Tuesday, May 12, 2020

Ferrante's "The Days of Abandonment" Can Feel Out of Date

Emily Temple, a senior editor at Literary Hub, just published a recommended list of relatively short contemporary works of fiction entitled "The 50 Best Contemporary Novels Under 200 Pages." Sadly, my novella, Manhattan Morning isn't among them.

But that isn't why I bring this up. Rather, one of the books on Temple's list is "The Days of Abandonment," by Elena Ferrante, the author of a series of novels known as the Neapolitan Quartet.

"This is the real Ferrante. I mean, look, I love the Neapolitan series as much as everybody ... but in my opinion, this short novel about a woman unraveling is her true masterpiece," Temple says.

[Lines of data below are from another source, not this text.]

File: config.mk
export PLATFORM = sky130hd
export DESIGN_NAME = prog_uart_loader_flat
export DESIGN_NICKNAME = d
export VERILOG_FILES = /design/src/rtl/prog_uart_loader_if.sv /design/src/rtl/prog_uart_loader.sv /design/src/flat_wrapper.sv
export SDC_FILE = /design/constraint.sdc
export NUM_CORES = 1
export LEC_CHECK = 0
export CORE_MARGIN = 2
export CORE_UTILIZATION = 38
export CTS_CLUSTER_DIAMETER = 120
export DETAILED_ROUTE_END_ITERATION = 8
export GPL_TIMING_DRIVEN = 0
export HOLD_SLACK_MARGIN = 0.15
export PLACE_DENSITY = 0.64
export RECOVER_POWER = 50
export SLEW_MARGIN = 5
export SYNTH_ARGS = -nofsm -noshare
export SYNTH_HDL_FRONTEND = slang
export SYNTH_SLANG_ARGS = --single-unit
File: constraint.sdc
create_clock -name clk -period 3 [get_ports clk]
set_input_delay 0.6 -clock clk [delete_from_list [all_inputs] [get_ports clk]]
set_output_delay 0.6 -clock clk [all_outputs]
set_load 0.05 [all_outputs]
File: src/rtl/prog_uart_loader_if.sv
// Program-load port: UART serial input plus the word/line write port into dmem/imem.
interface prog_uart_loader_if #(
  parameter int ADDR_LEN = 32
);
  logic                rxd;
  logic [ADDR_LEN-1:0] load_addr;
  logic [127:0]        load_data;
  logic                we_32;
  logic                we_128;
  logic                done;
  logic                frame_err;
  logic                busy;

  modport master (
    input  rxd,
    output load_addr, load_data, we_32, we_128, done, frame_err, busy
  );

  modport slave (
    output rxd,
    input  load_addr, load_data, we_32, we_128, done, frame_err, busy
  );
endinterface
===== config.mk =====
export PLATFORM = sky130hd
export DESIGN_NAME = branch_resolve_unit
export DESIGN_NICKNAME = d
export VERILOG_FILES = /design/src/rtl/branch_resolve_unit.sv
export SDC_FILE = /design/constraint.sdc
export NUM_CORES = 1
export LEC_CHECK = 0
export ABC_CLOCK_PERIOD_IN_PS = 6200
export BUFFER_PORTS_ARGS = -buffer_cell sky130_fd_sc_hd__clkbuf_2
export CORE_ASPECT_RATIO = 1.25
export CORE_MARGIN = 2
export CORE_UTILIZATION = 46
export CTS_BUF_LIST = sky130_fd_sc_hd__clkbuf_8 sky130_fd_sc_hd__clkbuf_16
export DETAILED_ROUTE_END_ITERATION = 16
export HOLD_SLACK_MARGIN = 0.03
export PLACE_DENSITY_LB_ADDON = 0.15
export RECOVER_POWER = 25
export SKIP_LAST_GASP = 1
export SYNTH_ARGS = -nofsm -noshare
export SYNTH_HDL_FRONTEND = slang
export SYNTH_SLANG_ARGS = --single-unit

===== constraint.sdc =====
create_clock -name clk -period 6.2 [get_ports clk]
set_clock_uncertainty 0.1 [all_clocks]
set_input_delay 1.24 -clock clk [delete_from_list [all_inputs] [get_ports clk]]
set_output_delay 1.24 -clock clk [all_outputs]
set_load 0.05 [all_outputs]

===== src/rtl/branch_resolve_unit.sv =====
// EX-stage control-flow resolver: computes the real next PC, redirects IF on a
// predictor miss, and feeds one registered update per resolved instruction back.
module branch_resolve_unit #(
  parameter int unsigned SQUASH_CYCLES = 1,
  parameter int unsigned CNT_W         = 32
) (
  input  logic             clk,
  input  logic             reset,
  input  logic             ex_valid,
  input  logic             ex_stall,
  input  logic [31:0]      ex_pc,
  input  logic [31:0]      ex_pred_next_pc,
  input  logic             ex_is_branch,
  input  logic             ex_is_jal,
  input  logic             ex_is_jalr,
  input  logic             ex_bcond,
  input  logic [31:0]      ex_imm,
  input  logic [31:0]      ex_rs1_data,
  output logic             redirect_valid,
  output logic [31:0]      redirect_pc,
  output logic             flush_if_id,
  output logic             flush_id_ex,
  output logic             upd_valid,
  output logic             upd_is_branch,
  output logic             upd_is_jal,
  output logic             upd_is_jalr,
  output logic [31:0]      upd_pc,
  output logic [31:0]      upd_actual_target,
  output logic             upd_actual_taken,
  output logic             upd_prediction_correct,
  output logic [CNT_W-1:0] branch_count,
  output logic [CNT_W-1:0] mispredict_count
);

  localparam logic [1:0] S_IDLE   = 2'd0;
  localparam logic [1:0] S_HOLD   = 2'd1;
  localparam logic [1:0] S_SQUASH = 2'd2;
  localparam logic [2:0] SQ_INIT  = 3'(SQUASH_CYCLES);
  localparam bit         SQ_EN    = (SQUASH_CYCLES != 0);

  logic [1:0]  state;
  logic [2:0]  cnt;
  logic        held_miss;

  logic        cfi, taken, correct, resolve, miss;
  logic [31:0] target, seq_pc, actual_next;

  always_comb begin
    cfi         = ex_is_branch | ex_is_jal | ex_is_jalr;
    target      = ex_is_jalr ? ((ex_rs1_data + ex_imm) & ~32'h1) : (ex_pc + ex_imm);
    taken       = ex_is_jal | ex_is_jalr | (ex_is_branch & ex_bcond);
    seq_pc      = ex_pc + 32'd4;
    actual_next = taken ? target : seq_pc;
    correct     = (actual_next == ex_pred_next_pc);
    // Only IDLE resolves; HOLD already did and SQUASH drains the wrong path.
    resolve     = reset && (state == S_IDLE) && ex_valid && cfi;
    miss        = resolve && !correct;
  end

  assign redirect_valid = miss;
  assign redirect_pc    = miss ? actual_next : 32'h0;
  assign flush_if_id    = miss;
  assign flush_id_ex    = miss;

  always_ff @(posedge clk) begin
    if (!reset) begin
      state     <= S_IDLE;
      cnt       <= 3'd0;
      held_miss <= 1'b0;
    end else begin
      case (state)
        S_IDLE: begin
          if (resolve) begin
            if (ex_stall) begin
              state     <= S_HOLD;
              held_miss <= !correct;
            end else if (!correct && SQ_EN) begin
              state <= S_SQUASH;
              cnt   <= SQ_INIT;
            end
          end
        end
        S_HOLD: begin
          if (!ex_stall) begin
            if (held_miss && SQ_EN) begin
              state <= S_SQUASH;
              cnt   <= SQ_INIT;
            end else begin
              state <= S_IDLE;
            end
            held_miss <= 1'b0;
          end
        end
        S_SQUASH: begin
          if (cnt <= 3'd1) begin
            state <= S_IDLE;
            cnt   <= 3'd0;
          end else begin
            cnt <= cnt - 3'd1;
          end
        end
        default: state <= S_IDLE;
      endcase
    end
  end

  always_ff @(posedge clk) begin
    if (!reset) begin
      upd_valid              <= 1'b0;
      upd_is_branch          <= 1'b0;
      upd_is_jal             <= 1'b0;
      upd_is_jalr            <= 1'b0;
      upd_pc                 <= 32'h0;
      upd_actual_target      <= 32'h0;
      upd_actual_taken       <= 1'b0;
      upd_prediction_correct <= 1'b0;
    end else begin
      upd_valid <= resolve;
      if (resolve) begin
        upd_is_branch          <= ex_is_branch;
        upd_is_jal             <= ex_is_jal;
        upd_is_jalr            <= ex_is_jalr;
        upd_pc                 <= ex_pc;
        upd_actual_target      <= target;
        upd_actual_taken       <= taken;
        upd_prediction_correct <= correct;
      end
    end
  end

  always_ff @(posedge clk) begin
    if (!reset) begin
      branch_count     <= '0;
      mispredict_count <= '0;
    end else begin
      if (resolve && (branch_count != '1))
        branch_count <= branch_count + 1'b1;
      if (miss && (mispredict_count != '1))
        mispredict_count <= mispredict_count + 1'b1;
    end
  end

endmodule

I am not a woman and therefor probably relatively unqualified to make the following observations, but I read this book and its depiction of a woman's place in a marriage struck me as out of date.

This is the story of Olga whose husband leaves her for a younger woman after 15 years of marriage, a distressing upheaval no doubt, but one that is particularly shattering for Ferrante's heroine because she feels her very identity has been wiped out.  That's because, and this seems particularly odd for an educated woman in a feminist-sensitive Western world, Olga has given herself over to her husband in totality on the believe that this is what love, in the context of marriage, is all about.

At a couple of points in the story, Olga enumerates lists of things that she did for her husband, starting with getting him through university and supporting him in his work life to the point where she had "made him what he had become." 

In the process, "I had put aside my own aspirations to go along with his," she says, noting that she "had had no work, any sort of work, even writing. for at least five years," as she took care of the house, the children and the family finances including the income taxes.

"While I was taking care of the children, I was expecting from Mario [her husband] a moment that never arrived, the moment when I would again be as I had been before my pregnancies, young, slender, energetic, shamelessly certain I could make of myself a memorable person."

Instead, she at one point spends several evenings searching through old photographs "for signs of my autonomy."

As she disintegrates, Olga feels not only the loss of her identity and sexuality, she most fundamentally feels increasingly vulnerable and, in the end, instead of remaking herself as an independent woman, settles for safety above all else in a relationship with an older neighbor.

Asked in an interview (re-published in her book "Frantumaglia," or jumbled fragments) if she would call "The Days of Abandonment" a feminist novel, Ferrante replied yes, and no.

"Yes, because it's sustained by the female reaction to abandonment, from Medea and Dido on. No, because it doesn't aim at telling what is the theoretically and practically correct reaction of the contemporary woman faced with the loss of the beloved man nor does it brand male behaviors as vile," Ferrante said.

Mario, Olga's husband, simply fell in love with someone else.